= Battle of Yavin =

Fictional battle in the Star Wars franchise

The Battle of Yavin is a key event in the fictional universe of Star Wars, in which the Galactic Empire confronts the Rebel Alliance around the gas giant Yavin and its fourth moon. It serves as the chronological reference point for the franchise’s in-universe dating system, with years denoted as Before or After the Battle of Yavin (BBY/ABY).

Following the Battle of Scarif, the Rebels obtain the plans for the Death Star, a massive Imperial space station with planet-destroying capability. The Empire locates the Rebel base on Yavin 4 and prepares to eliminate it using the Death Star. A hidden structural weakness is discovered, prompting the Rebels to launch a last-ditch assault. As the Death Star enters orbit, Rebel starfighters engage Imperial forces led by Darth Vader. Luke Skywalker, using the Force, successfully exploits the station’s vulnerability and destroys it. Vader survives and escapes.

The battle marks the Rebel Alliance's first major victory, though they are soon forced to relocate. Vader continues to pursue them, targeting leadership and key operatives.

The event is depicted in the 1977 film Star Wars: Episode IV – A New Hope. It was produced primarily using practical special effects and is further explored in related novels, comics, and video games.

== Universe ==

A blue lightsaber, the weapon of the Jedi, and a red lightsaber, the weapon of the Sith.

The Star Wars universe is set in a galaxy inhabited by humans and various alien species. It centers on the conflict between Jedi Knights and Sith Lords, Force-sensitive individuals who possess psychic abilities. The Jedi use the light side of the Force to maintain peace, while the Sith draw on the dark side to pursue power and domination.

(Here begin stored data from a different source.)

File: src/rtl/pcm_acr_gen.sv
// pcm_acr_gen: HDMI audio clock regeneration, one ACR request every N/128 samples.
module pcm_acr_gen #(
    parameter logic [19:0] N_32K       = 20'd4096,
    parameter logic [19:0] N_44K       = 20'd6272,
    parameter logic [19:0] N_48K       = 20'd6144,
    parameter logic [19:0] CTS_32K     = 20'd27000,
    parameter logic [19:0] CTS_44K     = 20'd30000,
    parameter logic [19:0] CTS_48K     = 20'd27000,
    parameter bit          MEASURE_CTS = 1'b0,
    parameter logic [19:0] CTS_SAT     = 20'hFFFFF
) (
    input logic        clk,
    input logic        reset,
    pcm_acr_if.slave   bus
);
    logic [1:0]  rate_q, rate_p;
    logic [5:0]  cnt, last;
    logic [19:0] tick, tick_inc, n_sel, cts_sel;
    logic        chg, bnd;
    always_comb begin
        chg      = rate_q != rate_p;
        last     = rate_q == 2'd0 ? 6'd31 : rate_q == 2'd1 ? 6'd48 : 6'd47;
        bnd      = bus.pcm_clken && !chg && cnt == last;
        tick_inc = tick == CTS_SAT ? tick : tick + {19'd0, bus.tmds_tick};
        n_sel    = rate_q == 2'd0 ? N_32K : rate_q == 2'd1 ? N_44K : N_48K;
        // in measured mode the closing cycle's own tick belongs to the period it closes
        cts_sel  = MEASURE_CTS ? tick_inc : rate_q == 2'd0 ? CTS_32K : rate_q == 2'd1 ? CTS_44K : CTS_48K;
    end
    always_ff @(posedge clk or posedge reset) begin
        if (reset) begin
            rate_q        <= 2'd2;
            rate_p        <= 2'd2;
            cnt           <= '0;
            tick          <= '0;
            bus.acr       <= 1'b0;
            bus.cts_valid <= 1'b0;
            bus.pcm_n     <= N_48K;
            bus.pcm_cts   <= MEASURE_CTS ? 20'd0 : CTS_48K;
        end else begin
            rate_q        <= bus.rate_sel;
            rate_p        <= rate_q;
            cnt           <= chg || bnd ? 6'd0 : cnt + {5'd0, bus.pcm_clken};
            tick          <= chg || bnd ? 20'd0 : tick_inc;
            bus.acr       <= bnd;
            bus.cts_valid <= !chg && (bus.cts_valid || bnd);
            if (bnd) begin
                bus.pcm_n   <= n_sel;
                bus.pcm_cts <= cts_sel;
            end
        end
    end
endmodule

File: src/flat_wrapper.sv
// flat-port wrapper written by rule: the top's interface ports become plain ports
module pcm_acr_gen_flat 
#(
    parameter logic [19:0] N_32K       = 20'd4096,
    parameter logic [19:0] N_44K       = 20'd6272,
    parameter logic [19:0] N_48K       = 20'd6144,
    parameter logic [19:0] CTS_32K     = 20'd27000,
    parameter logic [19:0] CTS_44K     = 20'd30000,
    parameter logic [19:0] CTS_48K     = 20'd27000,
    parameter bit          MEASURE_CTS = 1'b0,
    parameter logic [19:0] CTS_SAT     = 20'hFFFFF
)
  (clk, reset, bus_pcm_clken, bus_rate_sel, bus_tmds_tick, bus_acr, bus_pcm_n, bus_pcm_cts, bus_cts_valid);
  pcm_acr_if bus_i ();
  input logic clk;
  input logic reset;
  input wire logic [$bits(bus_i.pcm_clken)-1:0] bus_pcm_clken;
  input wire logic [$bits(bus_i.rate_sel)-1:0] bus_rate_sel;
  input wire logic [$bits(bus_i.tmds_tick)-1:0] bus_tmds_tick;
  output wire logic [$bits(bus_i.acr)-1:0] bus_acr;
  output wire logic [$bits(bus_i.pcm_n)-1:0] bus_pcm_n;
  output wire logic [$bits(bus_i.pcm_cts)-1:0] bus_pcm_cts;
  output wire logic [$bits(bus_i.cts_valid)-1:0] bus_cts_valid;
  assign bus_i.pcm_clken = bus_pcm_clken;
  assign bus_i.rate_sel = bus_rate_sel;
  assign bus_i.tmds_tick = bus_tmds_tick;
  assign bus_acr = bus_i.acr;
  assign bus_pcm_n = bus_i.pcm_n;
  assign bus_pcm_cts = bus_i.pcm_cts;
  assign bus_cts_valid = bus_i.cts_valid;
  pcm_acr_gen #(.N_32K(N_32K), .N_44K(N_44K), .N_48K(N_48K), .CTS_32K(CTS_32K), .CTS_44K(CTS_44K), .CTS_48K(CTS_48K), .MEASURE_CTS(MEASURE_CTS), .CTS_SAT(CTS_SAT)) u_core (.clk(clk), .reset(reset), .bus(bus_i));
endmodule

Since Disney's acquisition of Lucasfilm, Star Wars exists in two versions: "Legends" and "Canon." Both include the six original films and the series The Clone Wars. "Legends" includes additional content released before 2014 in books, comics, games, and TV movies. "Canon" includes all material released since 2014.

== Background ==
Years before the Clone Wars, the Confederacy of Independent Systems begins developing a superweapon capable of destroying planets: the Death Star. Following the war in 19 BBY, the Galactic Republic becomes the Galactic Empire, and Grand Moff Tarkin oversees the Death Star’s construction, completed nearly two decades later. The weapon is designed to suppress opposition.

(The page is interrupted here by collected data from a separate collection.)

===== config.mk =====
export PLATFORM = sky130hd
export DESIGN_NAME = mem_access_stage_flat
export DESIGN_NICKNAME = d
export VERILOG_FILES = /design/src/rtl/mem_access_stage_if.sv /design/src/rtl/mem_access_stage.sv /design/src/flat_wrapper.sv
export SDC_FILE = /design/constraint.sdc
export NUM_CORES = 1
export LEC_CHECK = 0
export BUFFER_PORTS_ARGS = -buffer_cell sky130_fd_sc_hd__buf_4
export CORE_MARGIN = 3
export CORE_UTILIZATION = 51
export CTS_BUF_LIST = sky130_fd_sc_hd__clkbuf_4 sky130_fd_sc_hd__clkbuf_8
export CTS_CLUSTER_DIAMETER = 120
export DETAILED_ROUTE_END_ITERATION = 10
export HOLD_SLACK_MARGIN = 0.02
export MAX_ROUTING_LAYER = met4
export PLACE_DENSITY = 0.82
export SYNTH_ARGS = -nofsm -noshare
export SYNTH_HDL_FRONTEND = slang
export SYNTH_SLANG_ARGS = --single-unit

===== constraint.sdc =====
create_clock -name CLOCK -period 2.1 [get_ports CLOCK]
set_input_delay 0.105 -clock CLOCK [delete_from_list [all_inputs] [get_ports CLOCK]]
set_output_delay 0.105 -clock CLOCK [all_outputs]
set_load 0.03 [all_outputs]

===== src/rtl/mem_access_stage_if.sv =====
// Data-memory request/acknowledge bus between the MEM stage (master) and data memory (slave).
interface mem_access_stage_if #(
    parameter int ADDR_W = 12
) ();
    logic              mem_req;
    logic              mem_we;
    logic [ADDR_W-1:0] mem_addr;
    logic [31:0]       mem_wdata;
    logic              mem_ack;
    logic [31:0]       mem_rdata;

    modport master (
        output mem_req, mem_we, mem_addr, mem_wdata,
        input  mem_ack, mem_rdata
    );

    modport slave (
        input  mem_req, mem_we, mem_addr, mem_wdata,
        output mem_ack, mem_rdata
    );
endinterface


===== src/rtl/mem_access_stage.sv =====
// MIPS MEM stage: lw/sw over a req/ack bus with timeout, stall generation and MEM_WB registers.
// Optional one-entry store-to-load bypass enabled by defining MEM_STORE_BYPASS_EN.
module mem_access_stage #(
    parameter int TIMEOUT_CYCLES = 64,
    parameter int ADDR_W         = 12
) (
    input  logic                 CLOCK,
    input  logic                 RESET,
    input  logic                 valid_in,
    input  logic [31:0]          ALUOutM,
    input  logic [31:0]          WriteDataM,
    input  logic                 MemReadM,
    input  logic                 MemWriteM,
    input  logic                 RegWriteM,
    input  logic [4:0]           WriteRegM,
    mem_access_stage_if.master   mem,
    output logic                 STALL_M,
    output logic                 valid_out,
    output logic [31:0]          ALUOutW,
    output logic [31:0]          ReadDataW,
    output logic [4:0]           WriteRegW,
    output logic                 RegWriteW,
    output logic                 MemtoRegW,
    output logic                 align_err,
    output logic                 bus_err
);
    typedef enum logic {S_IDLE, S_BUSY} state_t;

    localparam int               CNT_W    = (TIMEOUT_CYCLES > 1) ? $clog2(TIMEOUT_CYCLES) : 1;
    localparam logic [CNT_W-1:0] CNT_LAST = CNT_W'(TIMEOUT_CYCLES - 1);

    state_t            state_q, state_d;
    logic [CNT_W-1:0]  cnt_q, cnt_d;
    logic              req_q, req_d, we_q, we_d;
    logic [ADDR_W-1:0] addr_q, addr_d;
    logic [31:0]       wdata_q, wdata_d;
    logic [31:0]       lat_alu_q, lat_alu_d;
    logic [4:0]        lat_wreg_q, lat_wreg_d;
    logic              lat_rw_q, lat_rw_d, lat_rd_q, lat_rd_d;
    logic              valid_q, valid_d;
    logic [31:0]       aluw_q, aluw_d, rdw_q, rdw_d;
    logic [4:0]        wregw_q, wregw_d;
    logic              rww_q, rww_d, m2r_q, m2r_d;
    logic              aerr_q, aerr_d, berr_q, berr_d;

    logic              memop, misaligned, is_load, byp_hit;
    logic [ADDR_W-1:0] word_addr;

    assign memop      = valid_in & (MemReadM | MemWriteM);
    assign misaligned = memop & (ALUOutM[1:0] != 2'b00);
    assign is_load    = MemReadM & ~MemWriteM;
    assign word_addr  = ALUOutM[ADDR_W+1:2];

`ifdef MEM_STORE_BYPASS_EN
    logic              sb_v_q, sb_v_d;
    logic [ADDR_W-1:0] sb_addr_q, sb_addr_d;
    logic [31:0]       sb_data_q, sb_data_d;

    assign byp_hit = memop & ~misaligned & is_load & sb_v_q & (sb_addr_q == word_addr);
`else
    assign byp_hit = 1'b0;
`endif

    always_comb begin
        state_d    = state_q;
        cnt_d      = cnt_q;
        req_d      = req_q;
        we_d       = we_q;
        addr_d     = addr_q;
        wdata_d    = wdata_q;
        lat_alu_d  = lat_alu_q;
        lat_wreg_d = lat_wreg_q;
        lat_rw_d   = lat_rw_q;
        lat_rd_d   = lat_rd_q;
        valid_d    = valid_q;
        aluw_d     = aluw_q;
        rdw_d      = rdw_q;
        wregw_d    = wregw_q;
        rww_d      = rww_q;
        m2r_d      = m2r_q;
        aerr_d     = aerr_q;
        berr_d     = berr_q;
        STALL_M    = 1'b0;
`ifdef MEM_STORE_BYPASS_EN
        sb_v_d     = sb_v_q;
        sb_addr_d  = sb_addr_q;
        sb_data_d  = sb_data_q;
`endif
        case (state_q)
            S_IDLE: begin
                STALL_M = memop & ~misaligned & ~byp_hit;
                if (misaligned) begin
                    valid_d = 1'b1;
                    aluw_d  = ALUOutM;
                    wregw_d = WriteRegM;
                    rww_d   = 1'b0;
                    m2r_d   = 1'b0;
                    aerr_d  = 1'b1;
                end else if (byp_hit) begin
                    valid_d = 1'b1;
                    aluw_d  = ALUOutM;
                    wregw_d = WriteRegM;
                    rww_d   = RegWriteM;
                    m2r_d   = 1'b1;
`ifdef MEM_STORE_BYPASS_EN
                    rdw_d   = sb_data_q;
`endif
                end else if (memop) begin
                    req_d      = 1'b1;
                    we_d       = MemWriteM;
                    addr_d     = word_addr;
                    wdata_d    = WriteDataM;
                    lat_alu_d  = ALUOutM;
                    lat_wreg_d = WriteRegM;
                    lat_rw_d   = RegWriteM;
                    lat_rd_d   = is_load;
                    valid_d    = 1'b0;
                    cnt_d      = '0;
                    state_d    = S_BUSY;
                end else begin
                    valid_d = valid_in;
                    aluw_d  = ALUOutM;
                    wregw_d = WriteRegM;
                    rww_d   = RegWriteM;
                    m2r_d   = 1'b0;
                end
            end
            S_BUSY: begin
                STALL_M = ~mem.mem_ack;
                valid_d = 1'b0;
                if (mem.mem_ack) begin
                    req_d   = 1'b0;
                    valid_d = 1'b1;
                    aluw_d  = lat_alu_q;
                    wregw_d = lat_wreg_q;
                    rww_d   = lat_rw_q;
                    m2r_d   = lat_rd_q;
                    if (lat_rd_q) rdw_d = mem.mem_rdata;
`ifdef MEM_STORE_BYPASS_EN
                    if (we_q) begin
                        sb_v_d    = 1'b1;
                        sb_addr_d = addr_q;
                        sb_data_d = wdata_q;
                    end
`endif
                    state_d = S_IDLE;
                end else if (cnt_q == CNT_LAST) begin
                    req_d   = 1'b0;
                    berr_d  = 1'b1;
                    valid_d = 1'b1;
                    rww_d   = 1'b0;
                    m2r_d   = 1'b0;
`ifdef MEM_STORE_BYPASS_EN
                    sb_v_d  = 1'b0;
`endif
                    state_d = S_IDLE;
                end else begin
                    cnt_d = cnt_q + 1'b1;
                end
            end
            default: state_d = S_IDLE;
        endcase
    end

    always_ff @(posedge CLOCK) begin
        if (RESET) begin
            state_q    <= S_IDLE;
            cnt_q      <= '0;
            req_q      <= 1'b0;
            we_q       <= 1'b0;
            addr_q     <= '0;
            wdata_q    <= '0;
            lat_alu_q  <= '0;
            lat_wreg_q <= '0;
            lat_rw_q   <= 1'b0;
            lat_rd_q   <= 1'b0;
            valid_q    <= 1'b0;
            aluw_q     <= '0;
            rdw_q      <= '0;
            wregw_q    <= '0;
            rww_q      <= 1'b0;
            m2r_q      <= 1'b0;
            aerr_q     <= 1'b0;
            berr_q     <= 1'b0;
`ifdef MEM_STORE_BYPASS_EN
            sb_v_q     <= 1'b0;
            sb_addr_q  <= '0;
            sb_data_q  <= '0;
`endif
        end else begin
            state_q    <= state_d;
            cnt_q      <= cnt_d;
            req_q      <= req_d;
            we_q       <= we_d;
            addr_q     <= addr_d;
            wdata_q    <= wdata_d;
            lat_alu_q  <= lat_alu_d;
            lat_wreg_q <= lat_wreg_d;
            lat_rw_q   <= lat_rw_d;
            lat_rd_q   <= lat_rd_d;
            valid_q    <= valid_d;
            aluw_q     <= aluw_d;
            rdw_q      <= rdw_d;
            wregw_q    <= wregw_d;
            rww_q      <= rww_d;
            m2r_q      <= m2r_d;
            aerr_q     <= aerr_d;
            berr_q     <= berr_d;
`ifdef MEM_STORE_BYPASS_EN
            sb_v_q     <= sb_v_d;
            sb_addr_q  <= sb_addr_d;
            sb_data_q  <= sb_data_d;
`endif
        end
    end

    assign mem.mem_req   = req_q;
    assign mem.mem_we    = we_q;
    assign mem.mem_addr  = addr_q;
    assign mem.mem_wdata = wdata_q;
    assign valid_out     = valid_q;
    assign ALUOutW       = aluw_q;
    assign ReadDataW     = rdw_q;
    assign WriteRegW     = wregw_q;
    assign RegWriteW     = rww_q;
    assign MemtoRegW     = m2r_q;
    assign align_err     = aerr_q;
    assign bus_err       = berr_q;
endmodule


===== src/flat_wrapper.sv =====
// flat-port wrapper written by rule: the top's interface ports become plain ports
module mem_access_stage_flat 
#(
    parameter int TIMEOUT_CYCLES = 64,
    parameter int ADDR_W         = 12
)
  (CLOCK, RESET, valid_in, ALUOutM, WriteDataM, MemReadM, MemWriteM, RegWriteM, WriteRegM, STALL_M, valid_out, ALUOutW, ReadDataW, WriteRegW, RegWriteW, MemtoRegW, align_err, bus_err, mem_mem_req, mem_mem_we, mem_mem_addr, mem_mem_wdata, mem_mem_ack, mem_mem_rdata);
  mem_access_stage_if #(.ADDR_W(ADDR_W)) mem_i ();
  input  logic CLOCK;
  input  logic RESET;
  input  logic valid_in;
  input  logic [31:0] ALUOutM;
  input  logic [31:0] WriteDataM;
  input  logic MemReadM;
  input  logic MemWriteM;
  input  logic RegWriteM;
  input  logic [4:0] WriteRegM;
  output logic STALL_M;
  output logic valid_out;
  output logic [31:0] ALUOutW;
  output logic [31:0] ReadDataW;
  output logic [4:0] WriteRegW;
  output logic RegWriteW;
  output logic MemtoRegW;
  output logic align_err;
  output logic bus_err;
  output wire logic [$bits(mem_i.mem_req)-1:0] mem_mem_req;
  output wire logic [$bits(mem_i.mem_we)-1:0] mem_mem_we;
  output wire logic [$bits(mem_i.mem_addr)-1:0] mem_mem_addr;
  output wire logic [$bits(mem_i.mem_wdata)-1:0] mem_mem_wdata;
  input wire logic [$bits(mem_i.mem_ack)-1:0] mem_mem_ack;
  input wire logic [$bits(mem_i.mem_rdata)-1:0] mem_mem_rdata;
  assign mem_mem_req = mem_i.mem_req;
  assign mem_mem_we = mem_i.mem_we;
  assign mem_mem_addr = mem_i.mem_addr;
  assign mem_mem_wdata = mem_i.mem_wdata;
  assign mem_i.mem_ack = mem_mem_ack;
  assign mem_i.mem_rdata = mem_mem_rdata;
  mem_access_stage #(.TIMEOUT_CYCLES(TIMEOUT_CYCLES), .ADDR_W(ADDR_W)) u_core (.CLOCK(CLOCK), .RESET(RESET), .valid_in(valid_in), .ALUOutM(ALUOutM), .WriteDataM(WriteDataM), .MemReadM(MemReadM), .MemWriteM(MemWriteM), .RegWriteM(RegWriteM), .WriteRegM(WriteRegM), .mem(mem_i), .STALL_M(STALL_M), .valid_out(valid_out), .ALUOutW(ALUOutW), .ReadDataW(ReadDataW), .WriteRegW(WriteRegW), .RegWriteW(RegWriteW), .MemtoRegW(MemtoRegW), .align_err(align_err), .bus_err(bus_err));
endmodule

# Word level (Yosys, flattened, before mapping)
# Cells that the tools add are included.
op_classes:
  n_addsub: 1
  n_eq_ne: 8
  n_mux: 37
  n_bitwise: 9
  n_reduce_logical: 9
op_table:
  columns: ["cell", "n"]
  rows:
  - ["32-bit two-way mux", 3]
  - ["32-bit case mux with 2 select lines", 1]
  - ["6-bit two-way mux", 4]
  - ["1-bit two-way mux", 18]
  - ["5-bit two-way mux", 3]
  - ["1-bit case mux with 2 select lines", 6]
  - ["6-bit case mux with 2 select lines", 1]
  - ["3-bit AND reduction", 4]
  - ["5-bit case mux with 2 select lines", 1]
  - ["2-bit inequality test (second input constant)", 4]
  - ["6-bit by 1-bit adder with 6-bit output (second input constant)", 1]
  - ["6-bit equality test (second input constant)", 1]
  - ["3-bit inequality test (second input constant)", 2]
  - ["2-bit AND reduction", 3]
  - ["1-bit AND", 4]
  - ["1-bit NOT", 4]
  - ["4-bit AND reduction", 1]
  - ["2-bit by 1-bit inequality test with 1-bit output (second input constant)", 1]
  - ["2-bit nonzero test", 1]
  - ["1-bit OR", 1]
word_totals:
  regBits: 166
  input_bits: 108
  out_inout_bits: 121
  word_cells: 82

# Depth between registers and ports, before layout
# Gate-level depths: netlist of the first run.
depth:
  depth_word: 6
  depth_mapped: 6
  depth_no_buf: 4

# Worst setup path before layout of the first run
# Ideal clock, no wire load.
synth_path:
  kind: "reg-to-reg"
  start: "reg u_core.state_q"
  end: "reg u_core.aluw_q[14], in the netlist u_core.ALUOutW[14]"
  setup_ns: 0.146
  arrival_ns: 1.374
  required_time_ns: 1.954
  slack_ns: 0.580
  stages_incl_launch_ff: 7
  path_buffers: 2
  period_less_slack_ns: 1.520
  path_cell_list: "dfxtp_1 nand2b_4 o41a_1 buf_2 buf_4 nor2_1 a211oi_2"
synth_via:
  elab_chain_cells: 3
  word_cells_on_any_way: 5
  classes_between: "eq/ne: 2; mux: 1; bitwise: 1; reduce/logical: 1"
synth_rtl:
  columns: ["item", "line_no", "source"]
  rows:
  - ["from (decl)", "mem_access_stage.sv:32", "state_t state_q, state_d;"]
  - ["from (signal assigned)", "mem_access_stage.sv:191", "state_q <= state_d;"]
  - ["1-bit NOT", null, null]
  - ["3-bit inequality test (no line)", null, null]
  - ["2-bit AND reduction (no line)", null, null]
  - ["to (signal assigned)", "mem_access_stage.sv:202", "aluw_q <= aluw_d;"]
  - ["to (decl)", "mem_access_stage.sv:41", "logic [31:0] aluw_q, aluw_d, rdw_q, rdw_d;"]
# Parallel ways exist; a longest one is shown, timed or not.
# A chain may end at the register's enable or synchronous reset.

# Worst setup path after layout of the first run
layout_path:
  start: "reg u_core.state_q"
  end: "out STALL_M"
layout_via:
  elab_chain_cells: 2
layout_rtl:
  columns: ["item", "line_no", "source"]
  rows:
  - ["1-bit NOT", null, null]
  - ["1-bit case mux with 2 select lines (*)", "mem_access_stage.sv:89", "case (state_q)"]
  - ["to (decl)", "flat_wrapper.sv:18", "output logic STALL_M;"]
# Mark *: on every way between the ends. The rest lies on a longest branch, timed or not.

==> run summary, run 1 <==
nets = 1,101
fin area = 0.00913 mm^2
Yosys warning count = 0
layout cell share with drive strength beyond 1 = 30.7%
sequential area share after synthesis = 51.3%
CTS buffer count = 17
Worst-Skew Late Latency = 430 ps
vias in the first global route = 6,182
H-tree depth = 4
top-count cell post-synth = nand2_1
# diodes = 0
post-place instance area = 0.00769 mm^2
Routed Antenna Nets = 0
setup bufs post-CTS = 0
Core Footprint = 0.0115 mm^2
largest net degree at the start of global routing = 60
syn_nets = 805
max-slew violation count = 0
DR pass1 iterations = 5
Cell Count, Final, Fillers Out = 1,147
most frequent cells after synthesis = 203 x nand2_1, 154 x dfxtp_1, 109 x a21oi_1, 44 x nor2_1, 37 x mux2i_1
Hold Path Sink = u_core.ALUOutW[0]
final hold vios = 0
synth top area cells = dfxtp_1 51%, nand2_1 13%, a21oi_1 9.1%
R2R Path End = u_core.ALUOutW[10]
number of flops mapped to enable cells by yosys = 0
Hold Startpoint = ALUOutM[0]
Port Buffers = 228
clock root cell = clkbuf_8
placed cells = 1,015
worst min-delay path category = in -> reg
reg2reg setup slack = 380 ps
Hold Crit Depth = 3
Yosys reg bits = 154
CTS Sinks = 154
Synth-to-Final Area Change = 51.8%
Worst Path Class, Setup = reg -> out
Syn Area/Cell = 8.64 um^2
crit-path max FO = 27
vias = 6,088
Final Cycle Share = 94.4%
die area = 0.0131 mm^2
Critical Path Source Type = flip-flop
Rows = 39
Die Span Y = 115 um
Starting Density = 52.4%
Final Util = 79.6%
Max Cap Viol = 0
Yosys cell types = 37
Worst Tran Pin Value = 542 ps
Setup Skew = 9.15 ps
outcome = completed
Synth Cell Area = 0.00601 mm^2
minimum clock period = 1980 ps
Synth Instances = 696
Placer Congestion = 0.868
top cell type by total area after synthesis = dfxtp_1
Max rail drop VDD = 0.531 mV
Total GRT Usage = 28.4%
Synth top area share = 51.3%
Pleak = 3.76 nW
DPL Wire Length = 11,100 um
Max Fclk = 504 MHz
Pwr Density = 699 mW/mm^2
worst r2r src = u_core.state_q
fillers = 701
RSZ-0062 raised after global routing = false
first-pass GRT wire length = 29,200 um
Arr. time, crit path = 1880 ps
Setup TNS Final = 0 ps
1st-iter DRT viols = 448
Async SR Flop Fraction = 0%
DRC Markers = 0
WP data required = 2000 ps
cells on worst reg2reg path = 5
Top FF cell, synth = dfxtp_1
critical path endpoint category = output pin
Horiz. Die Dim = 115 um
DR vias/cell = 5.31
initial antenna violation count = 0
total global routing overflow = 0
final setup violation count = 0
clk buf depth = 2
WL/cell = 16.1 um
CTS tree = yes
WL final = 18,500 um
# IOs = 229
slew margin rel. = 63.9%
Worst-path clk slew = 70 ps
[power by group]
group | switching, mW | total, mW | internal, mW
clock network | 1.02 | 2.30 | 1.28
logic | 0.515 | 0.994 | 0.479
registers | 0.0645 | 3.09 | 3.02
total | 1.60 | 6.38 | 4.79
[state kept, by name, summed over array words and instances (netlist names), 5 cells and up]
signal,flops
u_core.ALUOutW,32
u_core.ReadDataW,32
u_core.lat_alu_q,32
u_core.mem.mem_wdata,32
u_core.cnt_q,6
u_core.WriteRegW,5
u_core.lat_wreg_q,5
[metrics by stage]
step / setup slack [ps] / power [mW] / hold WS (ps)
final: 117 / 6.38 / 61.1
after global routing: 50.8 / 6.62 / 48.9
after CTS: 91.6 / 6.40 / 25.7
after detailed placement: 421 / 3.98 / 330
after global placement: 496 / 3.95 / 324
after floorplan: 580 / 3.61 / 201
[layout make-up]
cell class,count,area (um^2),share of cell area (%)
tap,143,179,1.96
timing repair buffer,342,2850,31.2
clock buffer,25,338,3.70
clock inverter,6,83.8,0.918
multi-input combinational,475,2590,28.3
inverter,2,7.51,0.0822
sequential,154,3080,33.8
[cell usage in the layout (no fill, tap or decap), drive strengths merged, types with 4 or more instances in the layout]
master,n
a21oi,109
dfxtp,154
mux2i,37
a31oi,4
nor2,44
clkinv,4
buf,241
nand2,203
dlygate4sd3,101
a211oi,38
clkbuf,25
nand3,9
[worst max-delay path by stage]
stage	from	to	slack, ps	depth (start not counted)
after detailed placement	u_core.state_q	u_core.ALUOutW[19]	420	5
after global placement	u_core.state_q	u_core.ALUOutW[6]	500	5
final	u_core.state_q	STALL_M	120	5
after floorplan	u_core.state_q	u_core.ALUOutW[14]	580	6
after global routing	u_core.state_q	STALL_M	50	5
after CTS	u_core.state_q	STALL_M	90	5
[worst max-delay path: stages, from the launching register on]
cell and delay (ps):
dfxtp_2 340, nand2b_4 160, o41a_2 470, buf_6 200, inv_1 100, buf_4 170
[cell families (layout without fill, tap and decap cells)]
logic type / after synthesis / after routing / synth area share, %
AO/OA/AOI/OAI: 161 / 161 / 17.9
adder cells (fa/ha/maj): 1 / 1 / 0.208
buffers and inverters: 67 / 375 / 5.76
flip-flops: 154 / 154 / 51.3
multiplexers: 37 / 37 / 6.16
AND/OR/NAND/NOR: 276 / 276 / 18.7
[routing by layer]
layer | GRT usage (%) | wire length (um) | vias to the layer above
met3 | 6.29 | 1230 | 41
li1 | - | - | 2916
met1 | 31.6 | 7290 | 2899
met2 | 49.2 | 9480 | 232
met5 | - | 0 | -
met4 | 11.8 | 509 | 0
[timing repair]
item                                    in CTS  in global routing
endpoints found under the hold margin      104                  0
endpoints found under the setup margin       0                  1
gates resized for setup                      0                  1
hold buffers                               101                  0
(Power assumes the default switching activity.)
==> inputs of run 2 (changes only) <==
--- a/config.mk
+++ b/config.mk
@@ -5,6 +5,7 @@
 export SDC_FILE = /design/constraint.sdc
 export NUM_CORES = 1
 export LEC_CHECK = 0
+export ABC_AREA = 1
 export BUFFER_PORTS_ARGS = -buffer_cell sky130_fd_sc_hd__buf_4
 export CORE_MARGIN = 3
 export CORE_UTILIZATION = 51
@@ -13,7 +14,7 @@
 export DETAILED_ROUTE_END_ITERATION = 10
 export HOLD_SLACK_MARGIN = 0.02
 export MAX_ROUTING_LAYER = met4
-export PLACE_DENSITY = 0.82
+export PLACE_DENSITY = 0.81
 export SYNTH_ARGS = -nofsm -noshare
 export SYNTH_HDL_FRONTEND = slang
 export SYNTH_SLANG_ARGS = --single-unit
==> run 2 against run 1 <==
Effect of this change:
- clock power shrank 8%
- sequential power is essentially flat
- final cell count grew 13%
- clock skew shrank 2.8 ps
- flip-flop and latch count is the same
- critical path depth shrank 2
- total power shrank 2.8%
- via count grew 8.7%
- critical path type unchanged
- critical endpoint unchanged
- largest cell class unchanged
- highest routed layer unchanged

From the Empire’s formation, resistance groups and individual belligerents emerge and fight back against the Empire, such as the Partisans led by Saw Gerrera, remnants of the former Confederacy, survivors of the fallen Jedi Order, the crew of the Ghost, and the former Sith apprentice Maul, but none of them see much success due to their scattered and disorganized nature, as well as coming into conflict with each other over differing beliefs and goals. Lear, an Imperial swamp trooper who participated in a massacre that he was ordered to carry out, experiences a crisis of conscience and deserted his unit while adopting a young orphan girl who stowed away on his detachment's ship as his ward. The pair, who adopted the names "Luthen Rael" and "Kleya Marki", respectively, began waging a covert war against the Empire, starting with a bombing on Emperor Palpatine's home planet Naboo. By 5 BBY, Luthen operated a spy network from an antiques shop on Coruscant which he used as a front. His actions attracted the attention of the Imperial Security Bureau, who dubbed him "Axis", and his identity and capture became the obsession of lieutenant supervisor Dedra Meero.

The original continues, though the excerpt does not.